> Task
Among the records, which lines hold the word "internal"? Pick them out.

> Data section
>>>
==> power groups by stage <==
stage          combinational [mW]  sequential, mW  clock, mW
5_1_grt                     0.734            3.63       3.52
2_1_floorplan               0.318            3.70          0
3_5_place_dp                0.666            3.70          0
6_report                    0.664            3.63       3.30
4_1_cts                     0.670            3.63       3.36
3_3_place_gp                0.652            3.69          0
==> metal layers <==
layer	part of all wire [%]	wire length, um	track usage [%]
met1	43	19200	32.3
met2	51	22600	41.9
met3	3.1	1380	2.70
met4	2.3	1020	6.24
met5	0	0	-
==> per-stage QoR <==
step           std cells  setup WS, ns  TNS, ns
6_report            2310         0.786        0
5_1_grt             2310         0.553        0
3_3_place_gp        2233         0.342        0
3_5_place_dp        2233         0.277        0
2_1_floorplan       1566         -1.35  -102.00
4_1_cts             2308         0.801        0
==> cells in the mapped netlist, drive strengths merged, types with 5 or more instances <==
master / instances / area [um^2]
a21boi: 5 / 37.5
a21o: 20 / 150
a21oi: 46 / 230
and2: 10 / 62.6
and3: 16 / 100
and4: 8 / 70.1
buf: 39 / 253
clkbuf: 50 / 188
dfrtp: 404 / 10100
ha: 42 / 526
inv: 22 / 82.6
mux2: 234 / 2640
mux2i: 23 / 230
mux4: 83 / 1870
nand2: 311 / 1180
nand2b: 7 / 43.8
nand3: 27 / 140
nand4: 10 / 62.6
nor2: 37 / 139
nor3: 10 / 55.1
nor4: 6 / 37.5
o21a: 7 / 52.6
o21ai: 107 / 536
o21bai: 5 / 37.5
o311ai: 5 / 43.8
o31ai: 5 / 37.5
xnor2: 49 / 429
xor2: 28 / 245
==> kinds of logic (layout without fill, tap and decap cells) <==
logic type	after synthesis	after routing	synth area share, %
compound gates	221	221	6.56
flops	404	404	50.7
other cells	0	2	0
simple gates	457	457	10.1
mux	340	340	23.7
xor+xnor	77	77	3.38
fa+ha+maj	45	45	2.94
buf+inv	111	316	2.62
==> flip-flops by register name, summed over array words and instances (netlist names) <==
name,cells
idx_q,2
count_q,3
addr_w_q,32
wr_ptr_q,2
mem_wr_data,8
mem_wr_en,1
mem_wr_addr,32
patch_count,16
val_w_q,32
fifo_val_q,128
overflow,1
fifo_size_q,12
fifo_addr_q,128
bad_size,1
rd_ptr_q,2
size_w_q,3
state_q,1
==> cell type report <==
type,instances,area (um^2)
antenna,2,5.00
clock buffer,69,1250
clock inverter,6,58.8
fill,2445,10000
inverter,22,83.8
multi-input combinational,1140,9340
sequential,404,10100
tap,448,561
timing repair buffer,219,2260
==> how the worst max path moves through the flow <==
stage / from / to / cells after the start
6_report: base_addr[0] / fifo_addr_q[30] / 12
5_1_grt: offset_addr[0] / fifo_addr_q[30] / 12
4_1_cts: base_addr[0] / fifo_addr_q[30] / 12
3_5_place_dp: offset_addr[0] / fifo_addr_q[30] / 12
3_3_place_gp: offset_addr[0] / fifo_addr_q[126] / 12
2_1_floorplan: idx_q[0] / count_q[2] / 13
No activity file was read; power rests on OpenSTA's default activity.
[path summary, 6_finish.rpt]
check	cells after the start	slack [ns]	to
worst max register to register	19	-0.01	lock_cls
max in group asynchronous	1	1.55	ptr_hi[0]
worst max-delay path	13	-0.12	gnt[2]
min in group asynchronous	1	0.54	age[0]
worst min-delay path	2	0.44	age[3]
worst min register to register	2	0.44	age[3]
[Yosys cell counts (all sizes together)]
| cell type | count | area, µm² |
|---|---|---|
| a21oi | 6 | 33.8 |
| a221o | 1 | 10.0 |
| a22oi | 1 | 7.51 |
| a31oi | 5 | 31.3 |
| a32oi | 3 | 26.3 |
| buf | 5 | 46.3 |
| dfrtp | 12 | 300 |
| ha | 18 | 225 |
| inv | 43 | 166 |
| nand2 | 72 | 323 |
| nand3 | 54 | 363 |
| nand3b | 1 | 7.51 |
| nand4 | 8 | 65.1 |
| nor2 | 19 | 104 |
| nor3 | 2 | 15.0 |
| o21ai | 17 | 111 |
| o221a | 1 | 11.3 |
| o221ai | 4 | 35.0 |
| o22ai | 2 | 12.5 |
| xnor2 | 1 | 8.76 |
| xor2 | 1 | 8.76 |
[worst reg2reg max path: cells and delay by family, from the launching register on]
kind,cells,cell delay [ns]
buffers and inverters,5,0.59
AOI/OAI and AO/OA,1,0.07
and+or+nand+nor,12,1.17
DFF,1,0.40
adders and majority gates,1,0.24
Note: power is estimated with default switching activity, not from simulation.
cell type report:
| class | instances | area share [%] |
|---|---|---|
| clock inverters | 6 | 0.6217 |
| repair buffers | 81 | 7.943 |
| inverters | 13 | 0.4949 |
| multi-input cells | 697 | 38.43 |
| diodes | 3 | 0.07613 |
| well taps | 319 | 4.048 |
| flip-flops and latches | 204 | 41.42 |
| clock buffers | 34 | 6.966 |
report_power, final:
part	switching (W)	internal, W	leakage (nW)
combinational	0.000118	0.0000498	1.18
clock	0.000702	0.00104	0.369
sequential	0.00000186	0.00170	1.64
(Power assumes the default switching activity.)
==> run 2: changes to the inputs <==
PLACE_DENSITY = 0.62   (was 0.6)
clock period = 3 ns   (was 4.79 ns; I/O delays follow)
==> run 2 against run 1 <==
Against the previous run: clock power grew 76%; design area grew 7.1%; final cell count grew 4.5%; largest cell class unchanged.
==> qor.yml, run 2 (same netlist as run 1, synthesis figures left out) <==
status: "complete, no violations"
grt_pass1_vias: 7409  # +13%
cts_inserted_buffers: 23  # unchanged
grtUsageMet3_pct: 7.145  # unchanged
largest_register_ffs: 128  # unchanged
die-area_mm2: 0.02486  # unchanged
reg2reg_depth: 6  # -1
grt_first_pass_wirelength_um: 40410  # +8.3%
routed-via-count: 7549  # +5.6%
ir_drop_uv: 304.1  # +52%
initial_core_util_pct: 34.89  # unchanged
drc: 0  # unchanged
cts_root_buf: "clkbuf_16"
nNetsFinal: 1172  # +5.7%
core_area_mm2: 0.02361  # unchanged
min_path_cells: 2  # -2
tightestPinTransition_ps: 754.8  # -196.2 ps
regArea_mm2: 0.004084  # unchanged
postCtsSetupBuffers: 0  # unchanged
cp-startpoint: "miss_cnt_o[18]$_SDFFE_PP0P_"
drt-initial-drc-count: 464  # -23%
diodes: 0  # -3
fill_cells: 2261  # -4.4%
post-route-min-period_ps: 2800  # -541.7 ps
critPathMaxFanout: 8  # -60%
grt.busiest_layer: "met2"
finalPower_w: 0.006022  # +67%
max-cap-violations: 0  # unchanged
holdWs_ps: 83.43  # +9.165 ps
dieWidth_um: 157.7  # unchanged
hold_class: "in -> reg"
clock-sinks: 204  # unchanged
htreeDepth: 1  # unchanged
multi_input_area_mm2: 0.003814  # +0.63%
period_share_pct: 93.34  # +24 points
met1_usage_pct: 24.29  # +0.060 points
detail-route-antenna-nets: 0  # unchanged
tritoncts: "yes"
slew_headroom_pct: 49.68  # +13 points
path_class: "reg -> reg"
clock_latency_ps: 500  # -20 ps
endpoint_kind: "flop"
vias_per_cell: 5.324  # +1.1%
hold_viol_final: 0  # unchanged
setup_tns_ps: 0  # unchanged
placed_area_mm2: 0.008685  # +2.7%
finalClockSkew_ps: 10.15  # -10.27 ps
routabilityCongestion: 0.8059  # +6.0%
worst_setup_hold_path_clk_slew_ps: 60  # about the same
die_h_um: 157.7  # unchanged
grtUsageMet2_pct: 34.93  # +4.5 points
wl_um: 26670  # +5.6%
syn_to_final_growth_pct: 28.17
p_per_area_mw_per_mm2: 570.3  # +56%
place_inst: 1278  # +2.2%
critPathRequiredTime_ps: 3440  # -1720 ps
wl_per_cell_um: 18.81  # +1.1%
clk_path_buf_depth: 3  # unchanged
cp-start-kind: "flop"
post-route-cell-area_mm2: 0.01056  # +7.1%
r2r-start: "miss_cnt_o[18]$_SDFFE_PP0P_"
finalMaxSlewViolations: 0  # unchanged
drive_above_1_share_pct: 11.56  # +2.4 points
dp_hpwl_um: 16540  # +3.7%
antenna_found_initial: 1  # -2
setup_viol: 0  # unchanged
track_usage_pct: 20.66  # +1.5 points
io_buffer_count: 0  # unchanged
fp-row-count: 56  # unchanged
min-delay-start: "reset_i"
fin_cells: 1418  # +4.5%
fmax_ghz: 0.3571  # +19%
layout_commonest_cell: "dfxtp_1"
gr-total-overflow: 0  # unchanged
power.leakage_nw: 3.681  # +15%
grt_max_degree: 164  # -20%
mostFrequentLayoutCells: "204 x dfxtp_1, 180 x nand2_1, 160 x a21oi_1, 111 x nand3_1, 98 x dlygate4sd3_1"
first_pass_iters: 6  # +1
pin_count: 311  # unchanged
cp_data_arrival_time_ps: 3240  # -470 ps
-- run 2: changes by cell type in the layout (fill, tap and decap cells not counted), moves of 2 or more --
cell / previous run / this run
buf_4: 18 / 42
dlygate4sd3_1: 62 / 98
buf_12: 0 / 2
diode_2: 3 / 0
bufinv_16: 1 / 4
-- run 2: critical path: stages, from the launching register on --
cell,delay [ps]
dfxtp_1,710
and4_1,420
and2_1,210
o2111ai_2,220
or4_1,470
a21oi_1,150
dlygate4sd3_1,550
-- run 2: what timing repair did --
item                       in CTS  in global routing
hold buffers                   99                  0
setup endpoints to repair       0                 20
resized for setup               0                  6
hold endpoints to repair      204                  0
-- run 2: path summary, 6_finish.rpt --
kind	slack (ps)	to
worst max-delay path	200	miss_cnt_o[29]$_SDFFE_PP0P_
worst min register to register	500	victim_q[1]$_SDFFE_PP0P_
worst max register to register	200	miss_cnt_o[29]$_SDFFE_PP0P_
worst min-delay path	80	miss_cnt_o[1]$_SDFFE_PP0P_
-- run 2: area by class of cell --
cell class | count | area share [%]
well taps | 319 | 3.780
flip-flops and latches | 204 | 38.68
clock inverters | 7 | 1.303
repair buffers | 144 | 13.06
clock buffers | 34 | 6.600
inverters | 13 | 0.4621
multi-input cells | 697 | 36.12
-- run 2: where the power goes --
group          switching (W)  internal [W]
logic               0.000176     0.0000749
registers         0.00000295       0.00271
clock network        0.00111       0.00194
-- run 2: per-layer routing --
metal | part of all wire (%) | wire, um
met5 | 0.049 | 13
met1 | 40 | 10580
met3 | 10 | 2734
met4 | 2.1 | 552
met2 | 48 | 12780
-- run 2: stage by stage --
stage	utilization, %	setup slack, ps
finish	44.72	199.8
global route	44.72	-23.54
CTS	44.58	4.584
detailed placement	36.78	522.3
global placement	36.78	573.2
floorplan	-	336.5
`config.mk`:
```
export PLATFORM = sky130hd
export DESIGN_NAME = ten_thirty
export DESIGN_NICKNAME = d
export VERILOG_FILES = /design/src/rtl/ten_thirty.sv
export SDC_FILE = /design/constraint.sdc
export NUM_CORES = 1
export LEC_CHECK = 0
export BUFFER_PORTS_ARGS = -buffer_cell sky130_fd_sc_hd__buf_2
export CAP_MARGIN = 15
export CORE_MARGIN = 4
export CORE_UTILIZATION = 50
export CTS_CLUSTER_DIAMETER = 50
export DETAILED_ROUTE_END_ITERATION = 12
export GPL_ROUTABILITY_DRIVEN = 0
export GPL_TIMING_DRIVEN = 0
export HOLD_SLACK_MARGIN = 0.08
export PLACE_DENSITY = 0.68
export REMOVE_ABC_BUFFERS = 1
export SLEW_MARGIN = 5
export SYNTH_ARGS = -nofsm -noshare
export SYNTH_HDL_FRONTEND = slang
export SYNTH_SLANG_ARGS = --single-unit
```
`constraint.sdc`:
```
create_clock -name clk -period 6.6 [get_ports clk]
set_clock_uncertainty 0.2 [all_clocks]
set_input_delay 0.99 -clock clk [delete_from_list [all_inputs] [get_ports clk]]
set_output_delay 0.99 -clock clk [all_outputs]
set_load 0.02 [all_outputs]
```
$ cat config.mk
export PLATFORM = sky130hd
export DESIGN_NAME = data_memory_arbiter
export DESIGN_NICKNAME = d
export VERILOG_FILES = /design/src/rtl/data_memory_arbiter.sv
export SDC_FILE = /design/constraint.sdc
export NUM_CORES = 1
export LEC_CHECK = 0
export CORE_UTILIZATION = 35
export CTS_CLUSTER_DIAMETER = 120
export DETAILED_ROUTE_END_ITERATION = 8
export PLACE_DENSITY = 0.85
export SYNTH_ARGS = -nofsm -noshare
export SYNTH_HDL_FRONTEND = slang
export SYNTH_SLANG_ARGS = --single-unit
$ cat constraint.sdc
create_clock -name clock -period 4.5 [get_ports clock]
set_input_delay 1.125 -clock clock [delete_from_list [all_inputs] [get_ports clock]]
set_output_delay 1.125 -clock clock [all_outputs]
set_load 0.005 [all_outputs]
$ cat src/rtl/data_memory_arbiter.sv
// Round-robin arbiter sharing the single-port data memory between the core (port 0)
// and the debug/DMA port (port 1), with bounded locked bursts and 1-cycle read return.
`ifndef ADDRESS_SIZE
`define ADDRESS_SIZE 8
`endif
`ifndef DATA_SIZE
`define DATA_SIZE 8
`endif

// state | meaning
// IDLE  | round-robin arbitration between both ports
// OWN0  | port 0 holds a locked burst; only port 0 may be granted
// OWN1  | port 1 holds a locked burst; only port 1 may be granted
module data_memory_arbiter #(
    parameter int ADDRESS_SIZE = `ADDRESS_SIZE,
    parameter int DATA_SIZE    = `DATA_SIZE,
    parameter int MAX_BURST    = 4
) (
    input  logic                    clock,
    input  logic                    reset,
    input  logic                    req0,
    input  logic                    req1,
    input  logic                    we0,
    input  logic                    we1,
    input  logic                    lock0,
    input  logic                    lock1,
    input  logic [ADDRESS_SIZE-1:0] addr0,
    input  logic [ADDRESS_SIZE-1:0] addr1,
    input  logic [DATA_SIZE-1:0]    wdata0,
    input  logic [DATA_SIZE-1:0]    wdata1,
    output logic                    gnt0,
    output logic                    gnt1,
    output logic                    rvalid0,
    output logic                    rvalid1,
    output logic [DATA_SIZE-1:0]    rdata,
    output logic                    mem_read,
    output logic                    mem_write,
    output logic [ADDRESS_SIZE-1:0] mem_address,
    output logic [DATA_SIZE-1:0]    mem_data_in,
    input  logic [DATA_SIZE-1:0]    mem_data_out
);

    typedef enum logic [1:0] {IDLE, OWN0, OWN1} state_t;

    localparam bit         LOCK_EN     = (MAX_BURST > 1);
    localparam logic [4:0] BURST_LIMIT = 5'(MAX_BURST);

    state_t     state, next_state;
    logic       prio, next_prio;
    logic [4:0] cnt, next_cnt;
    logic [4:0] cnt_inc;

    assign cnt_inc = cnt + 5'd1;

    always_ff @(posedge clock or negedge reset) begin
        if (!reset) begin
            state   <= IDLE;
            prio    <= 1'b0;
            cnt     <= 5'd0;
            rvalid0 <= 1'b0;
            rvalid1 <= 1'b0;
        end else begin
            state   <= next_state;
            prio    <= next_prio;
            cnt     <= next_cnt;
            rvalid0 <= gnt0 & ~we0;
            rvalid1 <= gnt1 & ~we1;
        end
    end

    always_comb begin
        gnt0       = 1'b0;
        gnt1       = 1'b0;
        next_state = state;
        next_prio  = prio;
        next_cnt   = cnt;
        case (state)
            IDLE: begin
                if (req0 && (!req1 || !prio)) begin
                    gnt0 = 1'b1;
                end else if (req1) begin
                    gnt1 = 1'b1;
                end
                // priority passes to whichever port did not just win
                if (gnt0 || gnt1) begin
                    next_prio = gnt0;
                end
                if (LOCK_EN && gnt0 && lock0) begin
                    next_state = OWN0;
                    next_cnt   = 5'd1;
                end else if (LOCK_EN && gnt1 && lock1) begin
                    next_state = OWN1;
                    next_cnt   = 5'd1;
                end
            end
            OWN0: begin
                gnt0 = req0;
                if (gnt0) begin
                    next_cnt = cnt_inc;
                end
                if (!lock0 || (gnt0 && cnt_inc == BURST_LIMIT)) begin
                    next_state = IDLE;
                    next_prio  = 1'b1;
                    next_cnt   = 5'd0;
                end
            end
            OWN1: begin
                gnt1 = req1;
                if (gnt1) begin
                    next_cnt = cnt_inc;
                end
                if (!lock1 || (gnt1 && cnt_inc == BURST_LIMIT)) begin
                    next_state = IDLE;
                    next_prio  = 1'b0;
                    next_cnt   = 5'd0;
                end
            end
            default: begin
                next_state = IDLE;
                next_cnt   = 5'd0;
            end
        endcase
        if (!reset) begin
            gnt0 = 1'b0;
            gnt1 = 1'b0;
        end
    end

    // with no grant the address/data lines default to port 0
    assign mem_address = gnt1 ? addr1  : addr0;
    assign mem_data_in = gnt1 ? wdata1 : wdata0;
    assign mem_write   = (gnt0 & we0)  | (gnt1 & we1);
    assign mem_read    = (gnt0 & ~we0) | (gnt1 & ~we1);
    assign rdata       = mem_data_out;

endmodule
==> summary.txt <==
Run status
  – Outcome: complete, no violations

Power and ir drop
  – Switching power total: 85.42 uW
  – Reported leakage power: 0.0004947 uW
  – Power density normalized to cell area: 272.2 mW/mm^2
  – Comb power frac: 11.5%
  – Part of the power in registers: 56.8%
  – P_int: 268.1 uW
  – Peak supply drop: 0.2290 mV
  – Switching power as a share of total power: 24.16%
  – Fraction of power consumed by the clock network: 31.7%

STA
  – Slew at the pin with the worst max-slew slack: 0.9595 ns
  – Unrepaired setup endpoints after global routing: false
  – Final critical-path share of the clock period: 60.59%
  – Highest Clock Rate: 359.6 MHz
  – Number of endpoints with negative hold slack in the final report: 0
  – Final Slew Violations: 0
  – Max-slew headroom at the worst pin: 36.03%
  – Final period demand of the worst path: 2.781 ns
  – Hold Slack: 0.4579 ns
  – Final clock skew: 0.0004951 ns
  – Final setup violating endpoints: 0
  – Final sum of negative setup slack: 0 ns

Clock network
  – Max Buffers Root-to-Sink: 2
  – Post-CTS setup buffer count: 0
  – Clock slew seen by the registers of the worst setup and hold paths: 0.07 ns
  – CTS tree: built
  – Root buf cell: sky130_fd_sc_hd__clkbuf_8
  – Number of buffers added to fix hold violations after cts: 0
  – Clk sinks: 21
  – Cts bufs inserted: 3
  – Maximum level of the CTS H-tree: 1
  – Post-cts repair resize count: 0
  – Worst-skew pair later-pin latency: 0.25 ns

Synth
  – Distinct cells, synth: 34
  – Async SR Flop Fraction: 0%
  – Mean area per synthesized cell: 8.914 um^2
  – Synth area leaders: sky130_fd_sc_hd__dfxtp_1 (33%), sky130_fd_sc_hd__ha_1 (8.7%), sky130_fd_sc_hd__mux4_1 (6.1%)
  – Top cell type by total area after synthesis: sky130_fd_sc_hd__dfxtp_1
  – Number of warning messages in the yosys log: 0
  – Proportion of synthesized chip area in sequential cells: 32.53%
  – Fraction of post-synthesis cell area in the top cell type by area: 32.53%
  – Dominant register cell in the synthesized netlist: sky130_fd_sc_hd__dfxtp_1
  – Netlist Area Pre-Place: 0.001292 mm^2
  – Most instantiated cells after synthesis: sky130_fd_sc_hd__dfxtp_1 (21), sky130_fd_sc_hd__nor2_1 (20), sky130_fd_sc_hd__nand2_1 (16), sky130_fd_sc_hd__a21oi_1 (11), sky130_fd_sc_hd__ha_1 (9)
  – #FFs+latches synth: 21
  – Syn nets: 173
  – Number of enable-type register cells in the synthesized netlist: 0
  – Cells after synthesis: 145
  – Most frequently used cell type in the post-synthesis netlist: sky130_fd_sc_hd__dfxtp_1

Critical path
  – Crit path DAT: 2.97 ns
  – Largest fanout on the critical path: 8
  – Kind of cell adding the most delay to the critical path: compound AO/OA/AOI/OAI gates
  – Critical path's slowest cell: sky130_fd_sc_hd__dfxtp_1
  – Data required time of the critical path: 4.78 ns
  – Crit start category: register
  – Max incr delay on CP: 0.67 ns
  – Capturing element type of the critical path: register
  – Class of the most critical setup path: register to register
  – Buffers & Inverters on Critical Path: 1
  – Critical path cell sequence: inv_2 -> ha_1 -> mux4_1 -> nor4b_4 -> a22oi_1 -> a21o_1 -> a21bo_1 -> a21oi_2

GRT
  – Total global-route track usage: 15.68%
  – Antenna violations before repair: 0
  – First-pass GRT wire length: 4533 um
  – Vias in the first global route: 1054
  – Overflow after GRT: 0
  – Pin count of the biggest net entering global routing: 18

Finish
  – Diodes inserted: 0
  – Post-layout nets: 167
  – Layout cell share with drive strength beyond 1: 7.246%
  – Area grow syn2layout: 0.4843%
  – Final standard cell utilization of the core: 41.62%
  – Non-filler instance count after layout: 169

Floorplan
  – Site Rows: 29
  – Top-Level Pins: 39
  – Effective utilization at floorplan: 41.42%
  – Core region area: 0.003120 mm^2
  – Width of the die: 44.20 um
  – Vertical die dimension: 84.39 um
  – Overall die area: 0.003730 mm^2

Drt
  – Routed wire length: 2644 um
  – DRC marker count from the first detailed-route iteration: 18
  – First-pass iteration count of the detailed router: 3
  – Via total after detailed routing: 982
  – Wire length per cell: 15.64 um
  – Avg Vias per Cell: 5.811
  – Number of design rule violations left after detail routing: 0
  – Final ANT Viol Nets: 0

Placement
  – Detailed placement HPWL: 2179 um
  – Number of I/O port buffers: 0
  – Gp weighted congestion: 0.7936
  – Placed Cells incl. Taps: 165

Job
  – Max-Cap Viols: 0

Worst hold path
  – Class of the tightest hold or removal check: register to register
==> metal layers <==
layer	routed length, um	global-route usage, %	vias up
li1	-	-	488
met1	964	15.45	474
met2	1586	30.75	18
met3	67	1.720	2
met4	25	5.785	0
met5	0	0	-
[config.mk]
export PLATFORM = sky130hd
export DESIGN_NAME = mult_div_unit
export DESIGN_NICKNAME = d
export VERILOG_FILES = /design/src/rtl/md_pkg.sv /design/src/rtl/md_iter_datapath.sv /design/src/rtl/mult_div_unit.sv
export SDC_FILE = /design/constraint.sdc
export NUM_CORES = 1
export LEC_CHECK = 0
export CELL_PAD_IN_SITES_DETAIL_PLACEMENT = 0
export CELL_PAD_IN_SITES_GLOBAL_PLACEMENT = 1
export CORE_MARGIN = 2
export CORE_UTILIZATION = 35
export DETAILED_ROUTE_END_ITERATION = 8
export PLACE_DENSITY_LB_ADDON = 0.1
export REMOVE_ABC_BUFFERS = 1
export SLEW_MARGIN = 0
export SYNTH_ARGS = -nofsm -noshare
export SYNTH_HDL_FRONTEND = slang
export SYNTH_SLANG_ARGS = --single-unit
[constraint.sdc]
create_clock -name clock -period 10.19 [get_ports clock]
set_input_delay 1.019 -clock clock [delete_from_list [all_inputs] [get_ports clock]]
set_output_delay 1.019 -clock clock [all_outputs]
set_load 0.01 [all_outputs]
<<<
> Solution to this problem
part	switching (W)	internal, W	leakage (nW)
group          switching (W)  internal [W]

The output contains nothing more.